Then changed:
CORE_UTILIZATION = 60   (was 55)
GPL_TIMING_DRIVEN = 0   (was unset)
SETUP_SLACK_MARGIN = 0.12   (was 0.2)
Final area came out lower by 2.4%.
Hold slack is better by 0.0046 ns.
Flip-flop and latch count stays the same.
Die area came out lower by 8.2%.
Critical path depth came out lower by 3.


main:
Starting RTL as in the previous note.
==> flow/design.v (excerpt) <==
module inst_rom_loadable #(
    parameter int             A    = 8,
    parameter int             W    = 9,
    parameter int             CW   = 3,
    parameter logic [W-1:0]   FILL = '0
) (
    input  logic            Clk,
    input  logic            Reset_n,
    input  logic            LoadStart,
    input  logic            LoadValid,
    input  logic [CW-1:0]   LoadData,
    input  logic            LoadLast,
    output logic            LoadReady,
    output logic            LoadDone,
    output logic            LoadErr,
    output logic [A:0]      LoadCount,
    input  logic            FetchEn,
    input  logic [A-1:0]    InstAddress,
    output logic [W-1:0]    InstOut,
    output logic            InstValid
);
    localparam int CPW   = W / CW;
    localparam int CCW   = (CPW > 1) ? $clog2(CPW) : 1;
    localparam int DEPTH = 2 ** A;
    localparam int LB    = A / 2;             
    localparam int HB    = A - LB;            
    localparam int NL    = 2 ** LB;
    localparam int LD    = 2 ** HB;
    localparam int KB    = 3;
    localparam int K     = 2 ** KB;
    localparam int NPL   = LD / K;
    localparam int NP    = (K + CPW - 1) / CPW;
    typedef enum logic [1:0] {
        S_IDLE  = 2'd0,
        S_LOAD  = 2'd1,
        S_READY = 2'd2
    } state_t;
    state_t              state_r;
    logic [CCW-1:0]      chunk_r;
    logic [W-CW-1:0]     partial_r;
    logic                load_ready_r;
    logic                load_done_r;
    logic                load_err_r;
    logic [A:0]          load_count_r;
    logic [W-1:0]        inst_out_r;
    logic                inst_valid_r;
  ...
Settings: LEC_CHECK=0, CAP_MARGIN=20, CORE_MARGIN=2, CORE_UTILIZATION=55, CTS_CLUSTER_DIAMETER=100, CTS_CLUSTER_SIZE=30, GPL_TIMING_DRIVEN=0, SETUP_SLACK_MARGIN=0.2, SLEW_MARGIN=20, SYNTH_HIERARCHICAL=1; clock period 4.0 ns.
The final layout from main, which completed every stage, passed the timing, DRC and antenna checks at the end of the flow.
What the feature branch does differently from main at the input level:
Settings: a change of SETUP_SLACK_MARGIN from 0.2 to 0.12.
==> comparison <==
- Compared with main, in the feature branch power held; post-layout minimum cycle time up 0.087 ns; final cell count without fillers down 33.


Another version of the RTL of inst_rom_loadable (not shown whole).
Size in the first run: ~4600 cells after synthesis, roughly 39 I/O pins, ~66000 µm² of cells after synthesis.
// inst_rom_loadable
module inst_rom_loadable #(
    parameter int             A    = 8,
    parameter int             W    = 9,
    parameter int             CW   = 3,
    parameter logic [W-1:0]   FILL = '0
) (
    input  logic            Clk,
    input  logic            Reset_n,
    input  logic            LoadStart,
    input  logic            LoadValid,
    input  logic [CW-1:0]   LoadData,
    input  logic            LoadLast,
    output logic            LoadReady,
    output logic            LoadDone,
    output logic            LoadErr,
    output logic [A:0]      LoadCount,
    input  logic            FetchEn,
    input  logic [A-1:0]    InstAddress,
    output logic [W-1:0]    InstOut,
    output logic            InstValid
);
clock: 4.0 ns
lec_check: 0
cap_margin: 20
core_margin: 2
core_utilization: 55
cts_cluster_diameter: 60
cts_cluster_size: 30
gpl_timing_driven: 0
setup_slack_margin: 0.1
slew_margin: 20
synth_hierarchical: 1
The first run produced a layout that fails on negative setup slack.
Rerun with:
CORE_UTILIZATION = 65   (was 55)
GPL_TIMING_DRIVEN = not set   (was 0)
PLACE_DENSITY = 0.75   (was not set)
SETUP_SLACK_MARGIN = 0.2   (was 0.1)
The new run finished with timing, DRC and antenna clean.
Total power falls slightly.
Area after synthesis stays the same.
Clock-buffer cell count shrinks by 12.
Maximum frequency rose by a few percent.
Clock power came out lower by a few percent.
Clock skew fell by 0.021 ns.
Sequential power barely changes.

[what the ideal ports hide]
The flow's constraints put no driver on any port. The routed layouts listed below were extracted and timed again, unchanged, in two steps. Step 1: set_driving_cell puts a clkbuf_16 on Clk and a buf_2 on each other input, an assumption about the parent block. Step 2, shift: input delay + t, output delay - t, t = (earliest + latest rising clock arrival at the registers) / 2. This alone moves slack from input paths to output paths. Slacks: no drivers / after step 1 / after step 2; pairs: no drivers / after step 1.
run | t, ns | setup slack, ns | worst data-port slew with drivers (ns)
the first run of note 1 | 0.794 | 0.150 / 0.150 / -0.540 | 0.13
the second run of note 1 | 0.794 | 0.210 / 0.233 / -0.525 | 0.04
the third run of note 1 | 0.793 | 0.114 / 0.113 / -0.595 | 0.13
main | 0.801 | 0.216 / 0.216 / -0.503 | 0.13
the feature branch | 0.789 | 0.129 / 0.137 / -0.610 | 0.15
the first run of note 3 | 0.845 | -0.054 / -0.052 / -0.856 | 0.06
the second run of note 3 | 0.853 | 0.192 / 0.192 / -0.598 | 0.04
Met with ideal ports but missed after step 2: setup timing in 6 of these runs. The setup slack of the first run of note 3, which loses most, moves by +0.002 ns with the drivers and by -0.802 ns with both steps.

· · · · · · ·

_EXERCISE GOAL_
Every entry above should come back exactly as written.

_RESPONSE BOX_
Then changed:
CORE_UTILIZATION = 60   (was 55)
GPL_TIMING_DRIVEN = 0   (was unset)
SETUP_SLACK_MARGIN = 0.12   (was 0.2)
Final area came out lower by 2.4%.
Hold slack is better by 0.0046 ns.
Flip-flop and latch count stays the same.
Die area came out lower by 8.2%.
Critical path depth came out lower by 3.


main:
Starting RTL as in the previous note.
==> flow/design.v (excerpt) <==
module inst_rom_loadable #(
    parameter int             A    = 8,
    parameter int             W    = 9,
    parameter int             CW   = 3,
    parameter logic [W-1:0]   FILL = '0
) (
    input  logic            Clk,
    input  logic            Reset_n,
    input  logic            LoadStart,
    input  logic            LoadValid,
    input  logic [CW-1:0]   LoadData,
    input  logic            LoadLast,
    output logic            LoadReady,
    output logic            LoadDone,
    output logic            LoadErr,
    output logic [A:0]      LoadCount,
    input  logic            FetchEn,
    input  logic [A-1:0]    InstAddress,
    output logic [W-1:0]    InstOut,
    output logic            InstValid
);
    localparam int CPW   = W / CW;
    localparam int CCW   = (CPW > 1) ? $clog2(CPW) : 1;
    localparam int DEPTH = 2 ** A;
    localparam int LB    = A / 2;             
    localparam int HB    = A - LB;            
    localparam int NL    = 2 ** LB;
    localparam int LD    = 2 ** HB;
    localparam int KB    = 3;
    localparam int K     = 2 ** KB;
    localparam int NPL   = LD / K;
    localparam int NP    = (K + CPW - 1) / CPW;
    typedef enum logic [1:0] {
        S_IDLE  = 2'd0,
        S_LOAD  = 2'd1,
        S_READY = 2'd2
    } state_t;
    state_t              state_r;
    logic [CCW-1:0]      chunk_r;
    logic [W-CW-1:0]     partial_r;
    logic                load_ready_r;
    logic                load_done_r;
    logic                load_err_r;
    logic [A:0]          load_count_r;
    logic [W-1:0]        inst_out_r;
    logic                inst_valid_r;
  ...
Settings: LEC_CHECK=0, CAP_MARGIN=20, CORE_MARGIN=2, CORE_UTILIZATION=55, CTS_CLUSTER_DIAMETER=100, CTS_CLUSTER_SIZE=30, GPL_TIMING_DRIVEN=0, SETUP_SLACK_MARGIN=0.2, SLEW_MARGIN=20, SYNTH_HIERARCHICAL=1; clock period 4.0 ns.
The final layout from main, which completed every stage, passed the timing, DRC and antenna checks at the end of the flow.
What the feature branch does differently from main at the input level:
Settings: a change of SETUP_SLACK_MARGIN from 0.2 to 0.12.
==> comparison <==
- Compared with main, in the feature branch power held; post-layout minimum cycle time up 0.087 ns; final cell count without fillers down 33.


Another version of the RTL of inst_rom_loadable (not shown whole).
Size in the first run: ~4600 cells after synthesis, roughly 39 I/O pins, ~66000 µm² of cells after synthesis.
// inst_rom_loadable
module inst_rom_loadable #(
    parameter int             A    = 8,
    parameter int             W    = 9,
    parameter int             CW   = 3,
    parameter logic [W-1:0]   FILL = '0
) (
    input  logic            Clk,
    input  logic            Reset_n,
    input  logic            LoadStart,
    input  logic            LoadValid,
    input  logic [CW-1:0]   LoadData,
    input  logic            LoadLast,
    output logic            LoadReady,
    output logic            LoadDone,
    output logic            LoadErr,
    output logic [A:0]      LoadCount,
    input  logic            FetchEn,
    input  logic [A-1:0]    InstAddress,
    output logic [W-1:0]    InstOut,
    output logic            InstValid
);
clock: 4.0 ns
lec_check: 0
cap_margin: 20
core_margin: 2
core_utilization: 55
cts_cluster_diameter: 60
cts_cluster_size: 30
gpl_timing_driven: 0
setup_slack_margin: 0.1
slew_margin: 20
synth_hierarchical: 1
The first run produced a layout that fails on negative setup slack.
Rerun with:
CORE_UTILIZATION = 65   (was 55)
GPL_TIMING_DRIVEN = not set   (was 0)
PLACE_DENSITY = 0.75   (was not set)
SETUP_SLACK_MARGIN = 0.2   (was 0.1)
The new run finished with timing, DRC and antenna clean.
Total power falls slightly.
Area after synthesis stays the same.
Clock-buffer cell count shrinks by 12.
Maximum frequency rose by a few percent.
Clock power came out lower by a few percent.
Clock skew fell by 0.021 ns.
Sequential power barely changes.

[what the ideal ports hide]
The flow's constraints put no driver on any port. The routed layouts listed below were extracted and timed again, unchanged, in two steps. Step 1: set_driving_cell puts a clkbuf_16 on Clk and a buf_2 on each other input, an assumption about the parent block. Step 2, shift: input delay + t, output delay - t, t = (earliest + latest rising clock arrival at the registers) / 2. This alone moves slack from input paths to output paths. Slacks: no drivers / after step 1 / after step 2; pairs: no drivers / after step 1.
run | t, ns | setup slack, ns | worst data-port slew with drivers (ns)
the first run of note 1 | 0.794 | 0.150 / 0.150 / -0.540 | 0.13
the second run of note 1 | 0.794 | 0.210 / 0.233 / -0.525 | 0.04
the third run of note 1 | 0.793 | 0.114 / 0.113 / -0.595 | 0.13
main | 0.801 | 0.216 / 0.216 / -0.503 | 0.13
the feature branch | 0.789 | 0.129 / 0.137 / -0.610 | 0.15
the first run of note 3 | 0.845 | -0.054 / -0.052 / -0.856 | 0.06
the second run of note 3 | 0.853 | 0.192 / 0.192 / -0.598 | 0.04
Met with ideal ports but missed after step 2: setup timing in 6 of these runs. The setup slack of the first run of note 3, which loses most, moves by +0.002 ns with the drivers and by -0.802 ns with both steps.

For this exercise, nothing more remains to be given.